Las Vegas is still America’s gambling capital ... but its hold on tourism is slipping.

According to the Las Vegas Convention and Visitors Authority’s (LVCVA) latest report, just under 3.1 million guests visited the glitz-and-glamor-filled city during June, an 11.3% year-over-year decrease.

Caught in the crossfire, hotel occupancy fell 6.5 percentage points, and the average daily hotel room cost was down 6.6% to $163.64.

A quiet storm

The effects in Vegas aren’t just down to a general shift in attitude from Americans. International travel plummeted a reported 13% year-over-year during June.

The LVCVA pointed to the economy as the top reason why less people visited Sin City at the start of summer. Its report cited “the broader backdrop of persistent economic uncertainty and weaker consumer confidence, compounded by a slower convention month.”

Fittingly, Harry Reid International Airport, the primary airport serving the Vegas area, reported a 4.1% year-over-year drop in passengers entering the city.

Caesars Entertainment CEO Tom Reeg told analysts on Tuesday that he thinks it's just a blip.

"It's really, get out of the group-light third quarter and into the group-heavier fourth quarter, first quarter, second quarter [of 2026], when we have significant business booked."

According to the Nevada Office of Workforce Innovation, leisure and hospitality comprises more than a quarter of Las Vegas’ total workforce employment. That creates serious economic turmoil if hotels and casinos aren’t filled.

Nothing to worry about?

While tourism in Las Vegas suffered in June, casinos did not feel the effects.

Properties on The Strip posted revenue of $765.3 million during June, a 3.5% year-over-year increase. That means significantly more winnings on a per-person basis.

June actually marked the end of a four-month streak of declining casino revenue.

MGM Resorts CEO Bill Hornbuckle told investors this week that despite the recent downturn, the long-term outlook for Las Vegas is still positive.

“I want to take this opportunity to emphasize that Las Vegas remains fundamentally solid.”

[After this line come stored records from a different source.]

`src/rtl/compa2_pkg.sv`:
```
// Shared types and helpers for the compa2 negation arbiter.
// Holds the output-register state encoding and the most-negative operand constant.
package compa2_pkg;

    typedef enum logic {
        EMPTY = 1'b0,
        FULL  = 1'b1
    } state_t;

    // Bit pattern 1 followed by w-1 zeros: the one operand whose negation overflows.
    function automatic int unsigned min_neg(input int unsigned w);
        return 32'd1 << (w - 1);
    endfunction

endpackage

```
`src/rtl/compa2_arbiter_rr_pick.sv`:
```
// Combinational round-robin picker: the first valid requester after ptr_i wins,
// with the search wrapping around modulo N.
module rr_pick #(
    parameter int N   = 4,
    parameter int IDW = $clog2(N)
) (
    input  logic [N-1:0]   valid_i,
    input  logic [IDW-1:0] ptr_i,
    output logic [IDW-1:0] grant_idx_o,
    output logic [N-1:0]   grant_oh_o,
    output logic           any_o
);

    // cand[k] is the k-th requester in search order, starting at ptr_i+1.
    logic [IDW-1:0] cand [N];
    logic           found;

    for (genvar gi = 0; gi < N; gi++) begin : g_cand
        assign cand[gi] = IDW'((int'(ptr_i) + gi + 1) % N);
    end

    assign any_o = |valid_i;

    always_comb begin
        grant_idx_o = '0;
        found       = 1'b0;
        for (int k = 0; k < N; k++) begin
            if (!found && valid_i[cand[k]]) begin
                found       = 1'b1;
                grant_idx_o = cand[k];
            end
        end
    end

    for (genvar gi = 0; gi < N; gi++) begin : g_onehot
        assign grant_oh_o[gi] = any_o && (grant_idx_o == IDW'(gi));
    end

endmodule

```
`src/rtl/compa2_arbiter.sv`:
```
// N requesters share one registered two's-complement negation unit; a round-robin
// picker chooses one operand per load and the result returns with its requester ID.
module compa2_arbiter
    import compa2_pkg::*;
#(
    parameter int N   = 4,
    parameter int W   = 4,
    parameter int IDW = $clog2(N)
) (
    input  logic           clk,
    input  logic           reset,
    input  logic [N-1:0]   req_valid,
    input  logic [N*W-1:0] req_data,
    output logic [N-1:0]   req_ready,
    output logic           resp_valid,
    input  logic           resp_ready,
    output logic [W-1:0]   resp_data,
    output logic [IDW-1:0] resp_id,
    output logic           resp_ovf
);

    state_t         state_q, state_d;
    logic [IDW-1:0] ptr_q, ptr_d;
    logic [W-1:0]   data_q, data_d;
    logic [IDW-1:0] id_q, id_d;
    logic           ovf_q, ovf_d;

    logic [IDW-1:0] grant_idx;
    logic [N-1:0]   grant_oh;
    logic           any_valid;
    logic           load;
    logic [W-1:0]   ops [N];
    logic [W-1:0]   op;

    for (genvar gi = 0; gi < N; gi++) begin : g_unpack
        assign ops[gi] = req_data[gi*W +: W];
    end

    rr_pick #(
        .N   (N),
        .IDW (IDW)
    ) u_pick (
        .valid_i     (req_valid),
        .ptr_i       (ptr_q),
        .grant_idx_o (grant_idx),
        .grant_oh_o  (grant_oh),
        .any_o       (any_valid)
    );

    // The slot can take a new operand when empty or when its current result leaves now.
    assign load      = any_valid && (state_q == EMPTY || resp_ready) && !reset;
    assign req_ready = load ? grant_oh : '0;
    assign op        = ops[grant_idx];

    always_comb begin
        state_d = state_q;
        ptr_d   = ptr_q;
        data_d  = data_q;
        id_d    = id_q;
        ovf_d   = ovf_q;
        if (load) begin
            state_d = FULL;
            ptr_d   = grant_idx;
            data_d  = ~op + W'(1);
            id_d    = grant_idx;
            ovf_d   = (op == W'(min_neg(W)));
        end else if (state_q == FULL && resp_ready) begin
            state_d = EMPTY;
        end
    end

    always_ff @(posedge clk) begin
        if (reset) begin
            state_q <= EMPTY;
            ptr_q   <= IDW'(N - 1);
            data_q  <= '0;
            id_q    <= '0;
            ovf_q   <= 1'b0;
        end else begin
            state_q <= state_d;
            ptr_q   <= ptr_d;
            data_q  <= data_d;
            id_q    <= id_d;
            ovf_q   <= ovf_d;
        end
    end

    assign resp_valid = (state_q == FULL);
    assign resp_data  = data_q;
    assign resp_id    = id_q;
    assign resp_ovf   = ovf_q;

endmodule

```
`config.mk`:
```
export PLATFORM = sky130hd
export DESIGN_NAME = compa2_arbiter
export DESIGN_NICKNAME = d
export VERILOG_FILES = /design/src/rtl/compa2_pkg.sv /design/src/rtl/compa2_arbiter_rr_pick.sv /design/src/rtl/compa2_arbiter.sv
export SDC_FILE = /design/constraint.sdc
export NUM_CORES = 1
export LEC_CHECK = 0
export CORE_ASPECT_RATIO = 1.5
export CORE_MARGIN = 5
export CORE_UTILIZATION = 34
export CTS_CLUSTER_SIZE = 16
export DETAILED_ROUTE_END_ITERATION = 10
export GPL_TIMING_DRIVEN = 1
export PLACE_DENSITY = 0.73
export SETUP_SLACK_MARGIN = 0.1
export SLEW_MARGIN = 5
export SYNTH_ARGS = -nofsm -noshare
export SYNTH_HDL_FRONTEND = slang
export SYNTH_SLANG_ARGS = --single-unit
```
`constraint.sdc`:
```
create_clock -name clk -period 2 [get_ports clk]
set_clock_uncertainty 0.05 [all_clocks]
set_input_delay 0.2 -clock clk [delete_from_list [all_inputs] [get_ports clk]]
set_output_delay 0.2 -clock clk [all_outputs]
set_load 0.05 [all_outputs]
```
==> flow_summary.json, run 1 <==
{
  "placed_cell_area_sq_um": 1180,
  "hold_path_class": "reg2reg",
  "maxCapViolations": 0,
  "die_h_microns": 64.5,
  "critPathCapture": "resp_data[3]",
  "arrival_ns": 2.35,
  "final_nets": 159,
  "finalCritPeriodShare_pct": 112,
  "drive_gt1_share_pct": 35.1,
  "switching_power_uw": 338,
  "cts_tree": "done",
  "io_pins": 35,
  "fin_ws_ns": -0.245,
  "drc": 0,
  "critical_path.top_delay_family": "simple AND/OR/NAND/NOR gates",
  "whs_path_depth": 2,
  "reg2reg_depth": 8,
  "critical_path_required_ns": 2.11,
  "multi_input_area_sq_um": 528,
  "synth_fp_nets": 102,
  "worst_pin_slew_ns": 0.498,
  "core_sq_um": 1850,
  "setup_tns_ns": -0.337,
  "hold_viol": 0,
  "cp.depth": 8,
  "yosysWarnings": 0,
  "crit_start": "ptr_q[0]",
  "critical_path_class": "reg2reg",
  "cts_max_path_buffers": 2,
  "hold_ws_ns": 0.420,
  "dp_slack_ns": -0.601,
  "yosysTopAreaCellShare_pct": 29.7,
  "end_kind": "register",
  "yosys.area.top_type": "dfxtp_1",
  "portBuffers": 34,
  "r2r_end": "resp_data[3]",
  "path_cells": "nand2b_4 -> a21o_4 -> o311ai_4 -> clkbuf_16 -> mux2i_1 -> mux2i_1 -> or4_1 -> a32o_1",
  "gr-total-overflow": 0,
  "antenna_left": 0,
  "place_congestion": 0.843,
  "synth_most_common_cell": "mux2i_1",
  "num-fill-cells": 132,
  "r2r_start": "ptr_q[0]",
  "synth-seq-area-share_pct": 29.7,
  "clk_pin_slew_worst_paths_ns": 0.07,
  "wire_per_inst_microns": 13.7,
  "status": "finished with violations",
  "switching_share_pct": 36.0,
  "grt_pass1_wl_mm": 3.32,
  "antenna_found_initial": 0,
  "async_flop_share_pct": 0,
  "cp_max_fo": 6,
  "synthesis.area_sq_um": 673,
  "seqPwrFrac_pct": 25.6,
  "clockPowerShare_pct": 19.4,
  "synth_edf_count": 0,
  "die_x_microns": 46.3,
  "crit_slowest_cell": "or4_1",
  "power.share.combinational_pct": 55.0,
  "cts_root_buffer": "clkbuf_4",
  "rsz0062_at_grt": "yes",
  "clk_latency_ns": 0.27,
  "violations": "negative setup slack",
  "syn_area_per_cell_sq_um": 8.63,
  "power_per_cell_area_nw_per_um2": 691,
  "final_cell_area_sq_um": 1360,
  "slew_headroom_pct": 66.7,
  "p_leak_nw": 0.602,
  "grt_pass1_vias": 798,
  "startpoint_type": "register",
  "h-tree-depth": 1,
  "grt_usage_pct": 14.7,
  "worst-path-buf-inv": 1,
  "area_growth_pct": 102,
  "post_drt_via_cell_ratio": 5.14,
  "r2r_setup_slack_ns": -0.25,
  "yosys-top-cells-count": "mux2i_1 (12), nor2_1 (11), dfxtp_1 (10)",
  "finalSetupViolCount": 2,
  "yosysUniqueCellTypes": 28,
  "synthCells": 78,
  "grt_max_degree": 13,
  "num_rows": 19,
  "clock-sinks": 10,
  "p_int_uw": 600,
  "regArea_sq_um": 204,
  "synth_area_leaders": "dfxtp_1 (30%), mux2i_1 (18%), nor2_1 (6.1%)",
  "synth_ff_type": "dfxtp_1",
  "p_total_uw": 938,
  "drt_iter0_drc": 10,
  "diodes": 0,
  "initial_core_util_pct": 36.3,
  "dp_hpwl_mm": 1.52,
  "first_pass_iters": 4,
  "die-area_sq_um": 2990,
  "ir_drop_uv": 569,
  "wirelength_mm": 2.12,
  "slowest_delay_ns": 0.49,
  "cp_common_cell": "mux2i_1",
  "fmax_mhz": 445,
  "maxSlewViolCount": 0,
  "ys_ff_latch": 10,
  "cts_made_buffers": 3,
  "fin_crit_ns": 2.25,
  "dr_total_vias": 797
}
## kinds of logic (layout without fill, tap and decap cells)
family	count (synthesis)	count (layout)	share of synthesized area (%)
compound gates	16	16	20.6
xor+xnor	1	1	1.30
fa+ha+maj	1	1	1.86
buf+inv	6	62	4.46
flops	10	10	29.7
mux	12	12	17.8
simple gates	32	32	24.2
## sequential cells by signal (all words and copies together) (netlist names)
name,cells
resp_valid,1
resp_id,2
resp_ovf,1
resp_data,4
ptr_q,2
## how the worst min path moves through the flow
stage                       startpoint            to  slack (ns)
after floorplan             resp_ready    resp_valid        0.34
after global placement    resp_data[1]  resp_data[1]        0.40
after detailed placement  resp_data[1]  resp_data[1]        0.40
after CTS                 resp_data[1]  resp_data[1]        0.41
after global routing      resp_data[0]  resp_data[0]        0.43
final                     resp_data[0]  resp_data[0]        0.42
## metal layers
metal / global-route usage [%] / wire length (microns) / part of all wire (%) / vias up
met5: 0 / 0 / 0 / -
met4: 8.54 / 58 / 2.7 / 0
met3: 1.94 / 128 / 6.0 / 6
met2: 24.0 / 1140 / 54 / 33
met1: 17.6 / 795 / 37 / 368
li1: - / - / - / 390
## cell type report
type | instances | share of cell area [%]
timing repair buffer | 55 | 40.5
tap | 21 | 1.94
sequential | 10 | 15.0
multi-input combinational | 62 | 38.9
inverter | 3 | 1.01
clock buffer | 4 | 2.67
## worst reg2reg max path: stages (launching register included)
cell       delay [ns]
dfxtp_4          0.36
nand2b_4         0.15
a21o_4           0.21
o311ai_4         0.09
clkbuf_16        0.22
mux2i_1          0.19
mux2i_1          0.11
or4_1            0.49
a32o_1           0.26
## layout by cell type (no fill, tap or decap), types with 3 or more instances in the layout
master	Yosys	layout
buf_6	1	3
nor2_1	11	9
clkdlybuf4s50_1	0	26
nand2_1	8	7
clkbuf_4	0	3
dfxtp_1	10	9
a21oi_1	6	4
buf_12	0	3
buf_4	0	18
nor2b_1	4	3
mux2i_1	12	12
dlygate4sd2_1	0	4
## through the flow
step	std cells	utilization [%]
after global placement	146	63.8
after global routing	155	73.2
after CTS	153	68.7
final	155	73.2
after detailed placement	146	63.8
after floorplan	78	-
## power by group through the flow
stage	registers, mW	clock network (mW)	logic [mW]
floorplan	0.315	0	0.178
global placement	0.244	0	0.429
detailed placement	0.245	0	0.433
CTS	0.240	0.187	0.460
global route	0.245	0.203	0.549
finish	0.241	0.182	0.516
## what timing repair did
action,in CTS,in global routing
endpoints found under the setup margin,8,8
buffers inserted,3,3
hold buffers,0,0
pin swaps,0,6
cloned,0,1
resized for setup,11,13
(Power assumes the default switching activity.)
==> inputs of run 2 (changes only) <==
--- a/config.mk
+++ b/config.mk
@@ -8,12 +8,10 @@
 export CORE_ASPECT_RATIO = 1.5
 export CORE_MARGIN = 5
 export CORE_UTILIZATION = 34
-export CTS_CLUSTER_SIZE = 16
 export DETAILED_ROUTE_END_ITERATION = 10
 export GPL_TIMING_DRIVEN = 1
-export PLACE_DENSITY = 0.73
+export PLACE_DENSITY_LB_ADDON = 0.05
 export SETUP_SLACK_MARGIN = 0.1
-export SLEW_MARGIN = 5
 export SYNTH_ARGS = -nofsm -noshare
 export SYNTH_HDL_FRONTEND = slang
 export SYNTH_SLANG_ARGS = --single-unit
==> run 2 against run 1 <==
  * The flow still finishes with violations (negative setup slack)
  * Clock power shrank 3%
  * Worst setup slack gained 0.029 ns
  * Clock-buffer cell count is the same
  * Sequential power is essentially flat
  * Sequential cell count is the same
  * Combinational power grew 1%
  * Final area shrank 0.18%
  * Die area is the same
  * First-iteration DRC count grew 20%
  * Critical endpoint unchanged
  * Largest cell class unchanged
==> flow_summary.json, run 2 (synthesized netlist as in run 1, its figures left out) <==
{
  "worstHoldStart": "resp_ovf",
  "fin_crit_ns": 2.22,
  "r2r_setup_slack_ns": -0.22,
  "clockPowerShare_pct": 18.7,
  "switching_power_uw": 332,
  "finalSetupViolCount": 8,
  "place_congestion": 0.798,
  "grt_max_degree": 11,
  "gr-total-overflow": 0,
  "die_x_microns": 46.3,
  "grt_pass1_vias": 793,
  "grt_pass1_wl_mm": 3.41,
  "clock-sinks": 10,
  "clk_latency_ns": 0.26,
  "num_rows": 19,
  "power.share.combinational_pct": 55.7,
  "hold_path_class": "reg2reg",
  "rsz0062_at_grt": "yes",
  "end_kind": "register",
  "slowest_delay_ns": 0.54,
  "ir_drop_uv": 534,
  "antenna_found_initial": 0,
  "r2r_start": "ptr_q[0]",
  "fin_ws_ns": -0.216,
  "cts_tree": "done",
  "grt_usage_pct": 15.1,
  "p_leak_nw": 0.602,
  "startpoint_type": "register",
  "first_pass_iters": 4,
  "wire_per_inst_microns": 13.2,
  "worst_pin_slew_ns": 0.504,
  "clk_pin_slew_worst_paths_ns": 0.07,
  "die_h_microns": 64.5,
  "maxSlewViolCount": 0,
  "switching_share_pct": 35.4,
  "antenna_left": 0,
  "seqPwrFrac_pct": 25.5,
  "critical_path_required_ns": 2.10,
  "initial_core_util_pct": 36.3,
  "fmax_mhz": 451,
  "h-tree-depth": 1,
  "portBuffers": 34,
  "p_int_uw": 607,
  "area_growth_pct": 101,
  "violations": "negative setup slack",
  "dp_hpwl_mm": 1.55,
  "final_util_pct": 73.1,
  "finalCritPeriodShare_pct": 111,
  "largest_register_ffs": 4,
  "num-fill-cells": 158,
  "final_cell_mix": "clkdlybuf4s50_1 (26), buf_4 (21), mux2i_1 (11), nor2_1 (10), dfxtp_1 (9)",
  "arrival_ns": 2.32,
  "worst-path-buf-inv": 1,
  "post_drt_via_cell_ratio": 4.89,
  "drive_gt1_share_pct": 32.8,
  "final_nets": 162,
  "dr_total_vias": 773,
  "core_sq_um": 1850,
  "r2r_end": "resp_data[3]",
  "drc": 0,
  "critical_path_class": "reg2reg",
  "p_total_uw": 939,
  "status": "finished with violations",
  "path_cells": "nand2b_4 -> a21o_4 -> o311ai_4 -> buf_12 -> mux2i_2 -> mux2i_1 -> or4_1 -> a32o_1",
  "die-area_sq_um": 2990,
  "whs_path_depth": 2,
  "io_pins": 35,
  "diodes": 0,
  "layout_commonest_cell": "clkdlybuf4s50_1",
  "cts_root_buffer": "clkbuf_4",
  "power_per_cell_area_nw_per_um2": 693,
  "crit_slowest_cell": "or4_1",
  "hold_end": "resp_ovf",
  "cts_made_buffers": 3,
  "cts_max_path_buffers": 2,
  "maxCapViolations": 0,
  "critical_path.top_delay_family": "simple AND/OR/NAND/NOR gates",
  "wirelength_mm": 2.08,
  "cts-hold-fix-buffers": 0,
  "drt_iter0_drc": 12,
  "hold_viol": 0,
  "cp_max_fo": 6,
  "slew_headroom_pct": 66.3,
  "reg2reg_depth": 8
}
==> run 2: cell type report <==
class	instances	area (sq um)	area share (%)
repair buffers	58	574	42.4
multi-input cells	62	503	37.1
flip-flops and latches	10	201	14.9
clock buffers	4	36.3	2.68
well taps	21	26.3	1.94
inverters	3	13.8	1.02
==> run 2: layer usage <==
| layer | GRT usage, % | wire (microns) |
|---|---|---|
| met3 | 3.88 | 144 |
| met2 | 26.4 | 1120 |
| met4 | 5.34 | 21 |
| met1 | 16.8 | 797 |
| met5 | 0 | 0 |
==> run 2: worst max-delay path by stage <==
stage | start | end | slack (ns) | cells after the start
after floorplan | ptr_q[0] | resp_data[3] | -0.12 | 8
after CTS | ptr_q[0] | resp_data[3] | -0.21 | 8
final | ptr_q[0] | resp_data[3] | -0.22 | 8
after global placement | req_valid[1] | resp_data[3] | -0.55 | 8
after detailed placement | req_valid[1] | resp_data[3] | -0.64 | 8
after global routing | ptr_q[0] | resp_data[3] | -0.31 | 8
==> run 2: worst reg2reg max path, cell delays in order, from the launching register on <==
cell and delay (ns):
dfxtp_2 0.34, nand2b_4 0.15, a21o_4 0.20, o311ai_4 0.08
buf_12 0.17, mux2i_2 0.21, mux2i_1 0.11, or4_1 0.54
a32o_1 0.26
==> run 2: metrics by stage <==
stage / hold slack (ns) / std cells / worst slack [ns] / setup TNS (ns) / cell area, sq um
floorplan: 0.342 / 78 / -0.124 / -0.303 / 687
global placement: 0.393 / 148 / -0.550 / -2.53 / 1200
detailed placement: 0.395 / 148 / -0.638 / -3.05 / 1200
CTS: 0.404 / 158 / -0.213 / -0.761 / 1330
global route: 0.432 / 158 / -0.311 / -1.70 / 1360
finish: 0.402 / 158 / -0.216 / -0.752 / 1360
==> run 2: power by group through the flow <==
stage	combinational, mW	sequential [mW]	clock, mW
global route	0.557	0.243	0.201
floorplan	0.178	0.315	0
CTS	0.503	0.240	0.184
global placement	0.436	0.243	0
finish	0.523	0.240	0.176
detailed placement	0.439	0.244	0
==> run 2: timing repair <==
action	CTS	global route
setup endpoints to repair	8	9
resized for setup	12	5
cloned	1	0
pin swaps	7	1
buffers inserted	5	0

Another reason Las Vegas’ tourism fell could be due to President Donald Trump’s "Big Beautiful Bill."

Among the many changes in the bill, deductions on gambling losses including sports betting, casinos, and online casinos were changed from 100 to 90%. The plan, which will take effect at the start of next year, will make it significantly harder for gamblers to turn a profit, since they could have a winning year but end up in the red once they finish paying taxes.

Nevada Rep. Dina Titus (D) has introduced the FAIR BET Act, which would restore the previous 100% deduction on gambling losses. That bill was referred to the House Committee on Ways and Means on July 7, where it remains today.